MIIX Insurance Co. v. Epstein

937 A.2d 469, 2007 Pa. Super. 346, 2007 Pa. Super. LEXIS 3879
CourtSuperior Court of Pennsylvania
DecidedNovember 26, 2007
StatusPublished
Cited by16 cases

This text of 937 A.2d 469 (MIIX Insurance Co. v. Epstein) is published on Counsel Stack Legal Research, covering Superior Court of Pennsylvania primary law. Counsel Stack provides free access to over 12 million legal documents including statutes, case law, regulations, and constitutions.

Bluebook
MIIX Insurance Co. v. Epstein, 937 A.2d 469, 2007 Pa. Super. 346, 2007 Pa. Super. LEXIS 3879 (Pa. Ct. App. 2007).

Opinion

OPINION BY

KELLY, J.:

¶ 1 Appellants 1 file this appeal from the order entered in the Philadelphia County Court of Common Pleas, granting summary judgment in favor of Appellees, defendants in Appellants’ indemnification/contribution action. We affirm, finding that because no judicial determination of Appellees’ liability resulted from the underlying malpractice action on which this suit is based, Appellants were required to produce the expert reports necessary for a determination of whether Ap-pellees had been medically negligent.

¶ 2 In January of 1996, plaintiff Rosalyn Rios suffered a ruptured uterus and the consequent stillborn birth of her son at Appellant hospital where Appellees were residents. She and the child’s estate (original plaintiffs) filed a malpractice action against, inter alia, Appellant hospital, but did not name Appellees as defendants. 2 *471 On February 7, 2001, the original plaintiffs moved to join Appellees as defendants, but their motion was denied by order of March 19, 2001 on grounds that the statute of limitations had run. Nonetheless, the original plaintiffs conducted depositions of Appellees who also testified at trial as fact witnesses.

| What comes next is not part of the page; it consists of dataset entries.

Setup of branch zinc:
## ALU_TOP
module ALU_TOP 
#( parameter OP_DATA_WIDTH = 16 ,
             Arith_OUT_WIDTH = OP_DATA_WIDTH + OP_DATA_WIDTH ,            
             Logic_OUT_WIDTH = OP_DATA_WIDTH ,
             Shift_OUT_WIDTH = OP_DATA_WIDTH ,
             CMP_OUT_WIDTH = 3 
)
(
input  wire [OP_DATA_WIDTH-1:0]    A   ,
input  wire [OP_DATA_WIDTH-1:0]    B   ,
input  wire [3:0]                  ALU_FUNC ,
input  wire                        CLK ,
output wire [Arith_OUT_WIDTH-1:0]  Arith_OUT,
output wire                        Carry_OUT,
output wire                        Arith_Flag,
output wire [Logic_OUT_WIDTH-1:0]  Logic_OUT,
output wire                        Logic_Flag,
output wire [Shift_OUT_WIDTH-1:0]  Shift_OUT,
output wire                        Shift_Flag,
output wire [CMP_OUT_WIDTH-1:0]    CMP_OUT,
output wire                        CMP_Flag
);
Size: about 4500 cells after synthesis, ~70 flip-flops, ~34000 µm² of cells after synthesis.
make LEC_CHECK=0 CAP_MARGIN=0 CORE_MARGIN=2 CORE_UTILIZATION=72 CTS_CLUSTER_DIAMETER=239 CTS_CLUSTER_SIZE=38 HOLD_SLACK_MARGIN=-0.02 MAX_ROUTING_LAYER=met4 MIN_ROUTING_LAYER=met1 PLACE_DENSITY=0.63 SETUP_SLACK_MARGIN=0.1 SLEW_MARGIN=20 TNS_END_PERCENT=80 finish   # period 95.5 ns
run.sh (not shown) runs the stock make flow with config.mk's settings and CLKGATE_MAP_FILE=.
branch zinc never completed, since it errored out during 5_1_grt.
## Diff of input files: branch harbor against branch zinc
- clearing TNS_END_PERCENT, which used to be 80
- clearing SETUP_SLACK_MARGIN, which used to be 0.1
- swapping 0 for 20 in CAP_MARGIN
- swapping 72 for 70 in CORE_UTILIZATION
- clearing HOLD_SLACK_MARGIN, which used to be -0.02
- clearing MIN_ROUTING_LAYER, which used to be met1
- clearing PLACE_DENSITY, which used to be 0.63
- clearing CTS_CLUSTER_DIAMETER, which used to be 239
- clearing CTS_CLUSTER_SIZE, which used to be 38
- swapping 95.5 for 87.3 in the clock period (ns, I/O delays scaled along)
==> results <==
- Taking branch zinc as the reference point, the number of cell rows of branch harbor rises by 1.
- Compared with branch zinc, detailed placer's ending HPWL in branch harbor increased by more than a quarter.
- Core utilization before placement came out lower on branch harbor than on branch zinc.
- In the summary table, branch harbor is marked failed, with error DPL-0038 raised in 4_1_cts.
- Compared with branch zinc, height of the die in branch harbor increased slightly.
- Diff branch zinc -> branch harbor: total instance count after detailed placement went up by 16%, die size went up, placed instance area +17%.

== oak ==
Starting RTL as in the previous note.
Design ALU_TOP, start of the top module:
module ALU_TOP 
#( parameter OP_DATA_WIDTH = 16 ,
             Arith_OUT_WIDTH = OP_DATA_WIDTH + OP_DATA_WIDTH ,            
             Logic_OUT_WIDTH = OP_DATA_WIDTH ,
             Shift_OUT_WIDTH = OP_DATA_WIDTH ,
             CMP_OUT_WIDTH = 3 
)
(
input  wire [OP_DATA_WIDTH-1:0]    A   ,
input  wire [OP_DATA_WIDTH-1:0]    B   ,
input  wire [3:0]                  ALU_FUNC ,
input  wire                        CLK ,
output wire [Arith_OUT_WIDTH-1:0]  Arith_OUT,
output wire                        Carry_OUT,
output wire                        Arith_Flag,
output wire [Logic_OUT_WIDTH-1:0]  Logic_OUT,
output wire                        Logic_Flag,
output wire [Shift_OUT_WIDTH-1:0]  Shift_OUT,
output wire                        Shift_Flag,
output wire [CMP_OUT_WIDTH-1:0]    CMP_OUT,
output wire                        CMP_Flag
);
wire                  CMP_enable ;
wire                  Shift_enable ;
wire                  Logic_enable ;
wire                  Arith_enable ;
Decoder U0 (
.IN(ALU_FUNC[3:2]),
.OUT({Shift_enable,CMP_enable,Logic_enable,Arith_enable})
);
ARITHMETIC_UNIT # ( .IN_DATA_WIDTH(OP_DATA_WIDTH), .OUT_DATA_WIDTH(Arith_OUT_WIDTH)) U0_ARITHMETIC_UNIT (
.A(A),
.B(B),
.ALU_FUNC(ALU_FUNC[1:0]),
.CLK(CLK),
.Arith_enable(Arith_enable),
.Arith_OUT(Arith_OUT),
.Carry_OUT(Carry_OUT),
.Arith_Flag(Arith_Flag)
);
LOGIC_UNIT # ( .IN_DATA_WIDTH(OP_DATA_WIDTH), .OUT_DATA_WIDTH(Logic_OUT_WIDTH)) U0_LOGIC_UNIT (
.A(A),
.B(B),
.ALU_FUNC(ALU_FUNC[1:0]),
.CLK(CLK),
.Logic_enable(Logic_enable),
.Logic_OUT(Logic_OUT),
.Logic_Flag(Logic_Flag)
);
SHIFT_UNIT # ( .IN_DATA_WIDTH(OP_DATA_WIDTH), .OUT_DATA_WIDTH(Shift_OUT_WIDTH)) U0_SHIFT_UNIT (
.A(A),
.B(B),
.ALU_FUNC(ALU_FUNC[1:0]),
.CLK(CLK),
.Shift_enable(Shift_enable),
.Shift_OUT(Shift_OUT),
.Shift_Flag(Shift_Flag)
);
CMP_UNIT # ( .IN_DATA_WIDTH(OP_DATA_WIDTH), .OUT_DATA_WIDTH(CMP_OUT_WIDTH)) U0_CMP_UNIT (
.A(A),
.B(B),
.ALU_FUNC(ALU_FUNC[1:0]),
.CLK(CLK),
.CMP_enable(CMP_enable),
.CMP_OUT(CMP_OUT),
.CMP_Flag(CMP_Flag)
);
endmodule
==> flow/config.mk <==
export PLATFORM = sky130hd
export DESIGN_NAME = ALU_TOP
export DESIGN_NICKNAME = ALU_TOP
export VERILOG_FILES = /design/flow/design.v
export SDC_FILE = /design/flow/constraint.sdc
export NUM_CORES = 4
export LEC_CHECK = 0
export ABC_AREA = 1
export CAP_MARGIN = 20
export CORE_MARGIN = 2
export CORE_UTILIZATION = 72
export CTS_CLUSTER_DIAMETER = 395
export CTS_CLUSTER_SIZE = 98
export PLACE_DENSITY_LB_ADDON = 0.0
export SLEW_MARGIN = 20
==> flow/constraint.sdc <==
create_clock -name core_clock -period 142.0 [get_ports {CLK}]
set_input_delay 28.4000 -clock core_clock [delete_from_list [all_inputs] [get_ports {CLK}]]
set_output_delay 28.4000 -clock core_clock [all_outputs]
set_load 0.01 [all_outputs]
The flow did not stop early for oak: all stages ran, and the layout cleared the timing, design-rule and antenna checks.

¶ 3 At the conclusion of trial in December of 2001, the jury returned a verdict in favor of plaintiffs in the amount of $650,000, a sum later reduced to $333,333.55 in settlement. On a special verdict slip which does not appear in the certified record of the malpractice action, the jury specifically found that Appellees, despite not having been party to the litigation, had been negligent in their care of Rios and her son. 3

¶4 In December of 2003, 4 Appellant hospital commenced suit seeking indemnity and contribution. Appellees’ motion for summary judgment was denied, but the trial court directed that Appellant produce expert reports. In an order of June 16, 2005, the court explained that because Appellees had not been party to the malpractice litigation, their negligence with respect to that cause of action must be demonstrated. In so doing, the court specified that Appellant was “limited to proving one or more of the same theories of medical malpractice as was presented during the trial of Rios, et al. v. GHS Parkview Hospital, et al.,.., and may present the same or different expert witnesses.” (Order of 6/16/05). The case was discontinued in December of 2005.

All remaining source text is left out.